## WORK ORDER
Which lines in the records below contain the word "enum"? Copy each of them.

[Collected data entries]

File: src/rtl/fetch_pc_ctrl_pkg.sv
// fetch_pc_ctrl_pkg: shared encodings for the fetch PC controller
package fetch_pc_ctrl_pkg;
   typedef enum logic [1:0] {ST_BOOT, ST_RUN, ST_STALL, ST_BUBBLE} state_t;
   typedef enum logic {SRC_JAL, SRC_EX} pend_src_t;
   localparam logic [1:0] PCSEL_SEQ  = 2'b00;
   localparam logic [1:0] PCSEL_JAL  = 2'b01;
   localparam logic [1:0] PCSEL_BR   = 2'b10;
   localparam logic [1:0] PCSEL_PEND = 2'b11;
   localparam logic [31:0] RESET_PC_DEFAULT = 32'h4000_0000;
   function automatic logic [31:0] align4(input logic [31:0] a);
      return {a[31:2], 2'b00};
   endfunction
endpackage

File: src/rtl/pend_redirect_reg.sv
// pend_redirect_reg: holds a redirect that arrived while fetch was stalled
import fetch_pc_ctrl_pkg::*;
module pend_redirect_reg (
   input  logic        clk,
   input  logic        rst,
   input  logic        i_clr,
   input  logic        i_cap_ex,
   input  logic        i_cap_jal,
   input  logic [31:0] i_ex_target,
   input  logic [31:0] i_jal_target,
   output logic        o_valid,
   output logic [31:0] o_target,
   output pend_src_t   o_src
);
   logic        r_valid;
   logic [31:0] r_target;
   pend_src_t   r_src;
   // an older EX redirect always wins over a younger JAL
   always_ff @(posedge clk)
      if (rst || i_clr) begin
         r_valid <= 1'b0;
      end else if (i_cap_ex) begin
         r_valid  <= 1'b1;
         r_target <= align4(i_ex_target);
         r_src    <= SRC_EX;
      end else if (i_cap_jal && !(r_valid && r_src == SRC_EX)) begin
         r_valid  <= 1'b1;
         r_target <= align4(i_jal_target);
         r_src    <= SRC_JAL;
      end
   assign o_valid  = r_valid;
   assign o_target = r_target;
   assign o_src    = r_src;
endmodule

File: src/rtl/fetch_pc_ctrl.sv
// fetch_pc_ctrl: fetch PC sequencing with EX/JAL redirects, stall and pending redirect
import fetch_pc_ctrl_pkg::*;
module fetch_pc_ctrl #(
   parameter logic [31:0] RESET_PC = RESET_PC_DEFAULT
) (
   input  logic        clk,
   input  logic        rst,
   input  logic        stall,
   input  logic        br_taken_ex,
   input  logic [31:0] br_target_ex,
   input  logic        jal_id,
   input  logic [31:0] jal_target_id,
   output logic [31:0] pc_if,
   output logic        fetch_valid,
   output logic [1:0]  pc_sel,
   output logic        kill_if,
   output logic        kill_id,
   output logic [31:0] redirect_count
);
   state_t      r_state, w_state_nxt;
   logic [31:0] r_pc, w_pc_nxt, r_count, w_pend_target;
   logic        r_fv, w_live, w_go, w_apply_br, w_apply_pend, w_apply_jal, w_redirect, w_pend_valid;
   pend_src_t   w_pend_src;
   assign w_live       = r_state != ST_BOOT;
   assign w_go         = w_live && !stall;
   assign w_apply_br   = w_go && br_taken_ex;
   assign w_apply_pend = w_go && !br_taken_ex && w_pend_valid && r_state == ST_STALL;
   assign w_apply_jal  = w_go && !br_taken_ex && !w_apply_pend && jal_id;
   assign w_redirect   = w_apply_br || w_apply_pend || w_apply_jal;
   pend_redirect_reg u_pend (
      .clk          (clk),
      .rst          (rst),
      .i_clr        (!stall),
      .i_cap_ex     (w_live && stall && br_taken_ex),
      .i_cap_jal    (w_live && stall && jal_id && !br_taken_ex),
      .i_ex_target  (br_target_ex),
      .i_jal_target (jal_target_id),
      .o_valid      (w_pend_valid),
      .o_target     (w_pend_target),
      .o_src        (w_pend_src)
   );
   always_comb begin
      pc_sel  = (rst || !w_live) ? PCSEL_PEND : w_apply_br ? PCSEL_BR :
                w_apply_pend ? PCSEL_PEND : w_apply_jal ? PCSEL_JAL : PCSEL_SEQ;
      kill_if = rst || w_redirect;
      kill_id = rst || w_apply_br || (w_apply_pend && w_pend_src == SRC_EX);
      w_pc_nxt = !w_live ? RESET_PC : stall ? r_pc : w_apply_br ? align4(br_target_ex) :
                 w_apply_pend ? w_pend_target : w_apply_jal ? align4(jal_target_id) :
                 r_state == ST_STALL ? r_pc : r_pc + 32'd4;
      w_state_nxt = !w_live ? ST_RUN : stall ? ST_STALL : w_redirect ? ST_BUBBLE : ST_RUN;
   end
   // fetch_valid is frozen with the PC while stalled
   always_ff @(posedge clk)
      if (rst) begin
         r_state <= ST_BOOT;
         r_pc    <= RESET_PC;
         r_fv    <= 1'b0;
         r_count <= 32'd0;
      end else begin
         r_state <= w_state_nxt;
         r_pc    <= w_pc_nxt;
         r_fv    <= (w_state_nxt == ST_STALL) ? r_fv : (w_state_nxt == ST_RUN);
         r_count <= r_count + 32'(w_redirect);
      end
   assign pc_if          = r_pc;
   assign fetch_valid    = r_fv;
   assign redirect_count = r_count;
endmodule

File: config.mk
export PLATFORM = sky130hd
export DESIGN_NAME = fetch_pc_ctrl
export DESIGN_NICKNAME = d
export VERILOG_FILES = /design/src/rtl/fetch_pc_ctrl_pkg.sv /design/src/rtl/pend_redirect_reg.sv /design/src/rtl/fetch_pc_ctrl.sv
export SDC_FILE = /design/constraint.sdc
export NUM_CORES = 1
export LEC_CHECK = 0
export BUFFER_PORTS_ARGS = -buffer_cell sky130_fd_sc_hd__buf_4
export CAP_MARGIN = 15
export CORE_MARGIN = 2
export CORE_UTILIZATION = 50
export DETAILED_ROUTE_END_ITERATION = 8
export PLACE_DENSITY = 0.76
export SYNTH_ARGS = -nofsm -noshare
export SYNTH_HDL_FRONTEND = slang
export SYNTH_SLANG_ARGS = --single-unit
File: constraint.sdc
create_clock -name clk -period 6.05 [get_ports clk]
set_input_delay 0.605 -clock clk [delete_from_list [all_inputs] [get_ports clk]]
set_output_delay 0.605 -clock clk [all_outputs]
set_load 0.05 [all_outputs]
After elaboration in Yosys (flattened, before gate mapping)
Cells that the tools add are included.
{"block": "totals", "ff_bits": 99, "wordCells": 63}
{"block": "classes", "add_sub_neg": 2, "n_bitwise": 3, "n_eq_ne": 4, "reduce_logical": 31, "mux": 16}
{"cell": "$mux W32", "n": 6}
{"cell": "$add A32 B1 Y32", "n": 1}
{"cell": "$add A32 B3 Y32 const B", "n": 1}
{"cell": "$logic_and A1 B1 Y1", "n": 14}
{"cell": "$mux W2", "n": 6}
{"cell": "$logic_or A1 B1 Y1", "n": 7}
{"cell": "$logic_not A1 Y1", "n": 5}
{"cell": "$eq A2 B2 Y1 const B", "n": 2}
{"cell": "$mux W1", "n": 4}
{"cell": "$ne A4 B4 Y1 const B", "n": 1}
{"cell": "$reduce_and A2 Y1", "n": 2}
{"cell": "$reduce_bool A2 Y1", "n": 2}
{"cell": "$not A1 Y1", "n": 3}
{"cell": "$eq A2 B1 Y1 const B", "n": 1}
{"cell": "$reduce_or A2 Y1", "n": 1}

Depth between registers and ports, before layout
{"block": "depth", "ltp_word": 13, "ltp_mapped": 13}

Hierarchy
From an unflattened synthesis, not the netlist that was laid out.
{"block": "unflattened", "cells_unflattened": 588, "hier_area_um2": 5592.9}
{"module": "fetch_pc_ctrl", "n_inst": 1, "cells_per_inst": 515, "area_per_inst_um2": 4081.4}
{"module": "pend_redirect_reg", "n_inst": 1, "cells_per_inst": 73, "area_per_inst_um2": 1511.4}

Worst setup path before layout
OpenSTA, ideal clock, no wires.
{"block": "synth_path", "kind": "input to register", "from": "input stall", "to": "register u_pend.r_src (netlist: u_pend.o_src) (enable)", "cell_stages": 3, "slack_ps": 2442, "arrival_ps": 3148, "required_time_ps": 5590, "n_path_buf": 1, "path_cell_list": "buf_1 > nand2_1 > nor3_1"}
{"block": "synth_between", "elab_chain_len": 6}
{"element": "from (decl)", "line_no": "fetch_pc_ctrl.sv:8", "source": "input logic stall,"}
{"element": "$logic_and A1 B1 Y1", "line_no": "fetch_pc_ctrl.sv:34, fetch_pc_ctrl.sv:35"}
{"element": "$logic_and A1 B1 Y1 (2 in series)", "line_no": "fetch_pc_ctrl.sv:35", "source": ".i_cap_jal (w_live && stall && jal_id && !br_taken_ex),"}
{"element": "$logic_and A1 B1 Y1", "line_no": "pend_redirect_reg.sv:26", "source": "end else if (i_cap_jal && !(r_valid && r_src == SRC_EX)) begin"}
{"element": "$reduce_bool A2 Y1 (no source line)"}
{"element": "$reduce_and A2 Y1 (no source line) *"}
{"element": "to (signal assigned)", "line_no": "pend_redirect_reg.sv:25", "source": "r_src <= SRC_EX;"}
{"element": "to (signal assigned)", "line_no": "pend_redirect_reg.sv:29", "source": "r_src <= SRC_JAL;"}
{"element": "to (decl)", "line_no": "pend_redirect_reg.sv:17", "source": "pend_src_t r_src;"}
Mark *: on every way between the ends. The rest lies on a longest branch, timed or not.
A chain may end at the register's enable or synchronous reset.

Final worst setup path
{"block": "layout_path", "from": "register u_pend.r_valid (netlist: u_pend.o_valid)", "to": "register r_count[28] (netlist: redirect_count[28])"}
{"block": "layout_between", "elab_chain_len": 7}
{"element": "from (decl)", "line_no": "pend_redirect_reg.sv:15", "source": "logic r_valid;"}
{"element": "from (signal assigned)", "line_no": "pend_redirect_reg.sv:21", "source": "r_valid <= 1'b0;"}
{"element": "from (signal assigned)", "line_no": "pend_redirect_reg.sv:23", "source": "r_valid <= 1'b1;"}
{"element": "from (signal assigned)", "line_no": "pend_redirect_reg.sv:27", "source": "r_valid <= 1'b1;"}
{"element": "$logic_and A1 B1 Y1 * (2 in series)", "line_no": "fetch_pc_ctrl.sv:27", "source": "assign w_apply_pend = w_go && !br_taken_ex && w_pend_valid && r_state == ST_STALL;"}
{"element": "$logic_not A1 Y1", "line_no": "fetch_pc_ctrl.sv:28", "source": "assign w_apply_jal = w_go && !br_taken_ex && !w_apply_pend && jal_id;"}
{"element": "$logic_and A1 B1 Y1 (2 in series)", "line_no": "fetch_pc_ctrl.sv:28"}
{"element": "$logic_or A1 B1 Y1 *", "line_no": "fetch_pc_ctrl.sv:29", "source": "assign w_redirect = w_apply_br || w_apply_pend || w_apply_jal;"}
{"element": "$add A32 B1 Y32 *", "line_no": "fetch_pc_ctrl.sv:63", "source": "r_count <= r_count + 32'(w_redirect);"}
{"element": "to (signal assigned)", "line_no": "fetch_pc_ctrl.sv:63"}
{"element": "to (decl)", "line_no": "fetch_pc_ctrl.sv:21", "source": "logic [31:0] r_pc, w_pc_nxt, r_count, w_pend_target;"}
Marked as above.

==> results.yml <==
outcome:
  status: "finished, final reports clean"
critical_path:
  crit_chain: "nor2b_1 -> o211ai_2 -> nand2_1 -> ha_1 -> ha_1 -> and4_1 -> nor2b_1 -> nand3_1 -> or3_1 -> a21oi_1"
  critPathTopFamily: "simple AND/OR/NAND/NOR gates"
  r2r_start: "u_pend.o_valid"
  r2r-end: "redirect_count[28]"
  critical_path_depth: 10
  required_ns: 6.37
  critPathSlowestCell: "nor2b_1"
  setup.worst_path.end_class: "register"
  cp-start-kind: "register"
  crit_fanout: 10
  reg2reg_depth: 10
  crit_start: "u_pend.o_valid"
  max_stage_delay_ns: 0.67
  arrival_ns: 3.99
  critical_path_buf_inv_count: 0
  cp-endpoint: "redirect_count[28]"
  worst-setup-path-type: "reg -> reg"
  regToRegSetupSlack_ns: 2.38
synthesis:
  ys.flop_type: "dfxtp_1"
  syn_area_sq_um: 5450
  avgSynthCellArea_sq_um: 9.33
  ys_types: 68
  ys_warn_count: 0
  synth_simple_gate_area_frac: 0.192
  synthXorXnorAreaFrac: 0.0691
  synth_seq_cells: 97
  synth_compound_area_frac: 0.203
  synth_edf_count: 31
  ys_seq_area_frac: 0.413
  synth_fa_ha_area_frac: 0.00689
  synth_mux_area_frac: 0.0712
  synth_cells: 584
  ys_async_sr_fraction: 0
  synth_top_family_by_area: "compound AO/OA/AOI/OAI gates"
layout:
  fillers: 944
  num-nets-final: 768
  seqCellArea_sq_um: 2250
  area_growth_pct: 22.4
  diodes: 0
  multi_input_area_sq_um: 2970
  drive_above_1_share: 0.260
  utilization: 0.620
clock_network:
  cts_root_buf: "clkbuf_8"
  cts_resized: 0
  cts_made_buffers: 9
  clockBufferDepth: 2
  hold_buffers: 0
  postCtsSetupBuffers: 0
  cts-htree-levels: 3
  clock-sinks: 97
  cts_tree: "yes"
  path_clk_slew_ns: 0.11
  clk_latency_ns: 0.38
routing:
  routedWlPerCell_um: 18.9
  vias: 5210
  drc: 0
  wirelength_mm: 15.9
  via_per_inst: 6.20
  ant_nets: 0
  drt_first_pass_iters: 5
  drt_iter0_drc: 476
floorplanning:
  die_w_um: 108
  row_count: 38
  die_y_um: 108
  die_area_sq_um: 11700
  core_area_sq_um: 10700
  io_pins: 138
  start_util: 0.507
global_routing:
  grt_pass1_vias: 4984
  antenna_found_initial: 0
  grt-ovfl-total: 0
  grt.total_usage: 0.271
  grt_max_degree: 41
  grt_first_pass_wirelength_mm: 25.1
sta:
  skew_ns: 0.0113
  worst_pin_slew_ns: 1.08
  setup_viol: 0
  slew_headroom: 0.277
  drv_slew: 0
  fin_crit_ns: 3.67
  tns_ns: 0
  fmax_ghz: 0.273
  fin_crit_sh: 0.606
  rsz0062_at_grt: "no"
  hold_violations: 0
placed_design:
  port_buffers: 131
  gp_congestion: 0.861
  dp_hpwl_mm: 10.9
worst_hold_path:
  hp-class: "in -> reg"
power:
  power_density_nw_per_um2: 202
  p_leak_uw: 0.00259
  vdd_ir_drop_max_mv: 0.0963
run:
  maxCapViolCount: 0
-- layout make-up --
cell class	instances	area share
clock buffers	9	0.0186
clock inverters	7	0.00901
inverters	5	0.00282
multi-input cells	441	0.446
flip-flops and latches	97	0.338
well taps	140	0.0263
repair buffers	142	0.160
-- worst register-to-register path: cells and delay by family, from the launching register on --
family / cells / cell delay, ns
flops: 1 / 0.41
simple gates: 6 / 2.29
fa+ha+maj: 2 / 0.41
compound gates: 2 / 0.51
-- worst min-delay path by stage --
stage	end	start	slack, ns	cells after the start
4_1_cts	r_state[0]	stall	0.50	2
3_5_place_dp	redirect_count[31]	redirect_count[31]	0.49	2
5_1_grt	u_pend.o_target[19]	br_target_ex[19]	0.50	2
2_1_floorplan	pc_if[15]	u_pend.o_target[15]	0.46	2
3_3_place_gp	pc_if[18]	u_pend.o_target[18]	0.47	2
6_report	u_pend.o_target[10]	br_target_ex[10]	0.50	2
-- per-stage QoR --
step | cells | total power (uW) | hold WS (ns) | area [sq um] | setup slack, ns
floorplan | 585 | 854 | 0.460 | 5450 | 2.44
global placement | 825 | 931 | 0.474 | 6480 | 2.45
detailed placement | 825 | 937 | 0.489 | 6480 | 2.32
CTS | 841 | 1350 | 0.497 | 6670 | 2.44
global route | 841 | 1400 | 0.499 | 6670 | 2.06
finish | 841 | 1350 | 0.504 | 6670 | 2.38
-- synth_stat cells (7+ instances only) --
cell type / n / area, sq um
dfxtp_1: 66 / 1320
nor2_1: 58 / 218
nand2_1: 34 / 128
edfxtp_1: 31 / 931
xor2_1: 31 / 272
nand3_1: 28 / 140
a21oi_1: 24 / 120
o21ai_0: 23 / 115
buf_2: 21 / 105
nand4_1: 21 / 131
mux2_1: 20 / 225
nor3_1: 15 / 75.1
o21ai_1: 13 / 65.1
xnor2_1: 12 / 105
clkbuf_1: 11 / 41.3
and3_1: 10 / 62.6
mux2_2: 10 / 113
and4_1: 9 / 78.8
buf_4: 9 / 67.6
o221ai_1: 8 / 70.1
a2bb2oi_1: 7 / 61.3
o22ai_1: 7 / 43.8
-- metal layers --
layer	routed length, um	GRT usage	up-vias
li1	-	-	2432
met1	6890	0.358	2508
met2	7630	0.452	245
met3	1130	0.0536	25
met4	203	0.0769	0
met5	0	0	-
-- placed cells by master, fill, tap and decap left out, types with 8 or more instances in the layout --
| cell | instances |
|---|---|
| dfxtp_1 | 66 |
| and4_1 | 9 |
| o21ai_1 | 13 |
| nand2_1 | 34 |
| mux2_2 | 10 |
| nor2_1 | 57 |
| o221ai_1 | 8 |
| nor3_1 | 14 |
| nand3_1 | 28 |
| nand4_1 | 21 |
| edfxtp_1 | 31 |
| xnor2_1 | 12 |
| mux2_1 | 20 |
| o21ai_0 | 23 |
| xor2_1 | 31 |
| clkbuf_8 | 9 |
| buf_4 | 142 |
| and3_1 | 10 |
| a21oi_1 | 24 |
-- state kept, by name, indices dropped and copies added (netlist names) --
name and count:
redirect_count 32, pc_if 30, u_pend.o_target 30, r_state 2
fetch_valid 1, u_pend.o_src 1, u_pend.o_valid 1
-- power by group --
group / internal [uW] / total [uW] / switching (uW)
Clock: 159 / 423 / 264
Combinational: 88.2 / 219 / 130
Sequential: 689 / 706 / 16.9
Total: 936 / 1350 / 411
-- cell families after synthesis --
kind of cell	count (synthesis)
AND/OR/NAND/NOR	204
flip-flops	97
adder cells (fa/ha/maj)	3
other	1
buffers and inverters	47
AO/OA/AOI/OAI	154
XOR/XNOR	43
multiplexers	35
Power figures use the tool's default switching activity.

## RESPONSE AREA
   typedef enum logic [1:0] {ST_BOOT, ST_RUN, ST_STALL, ST_BUBBLE} state_t;
   typedef enum logic {SRC_JAL, SRC_EX} pend_src_t;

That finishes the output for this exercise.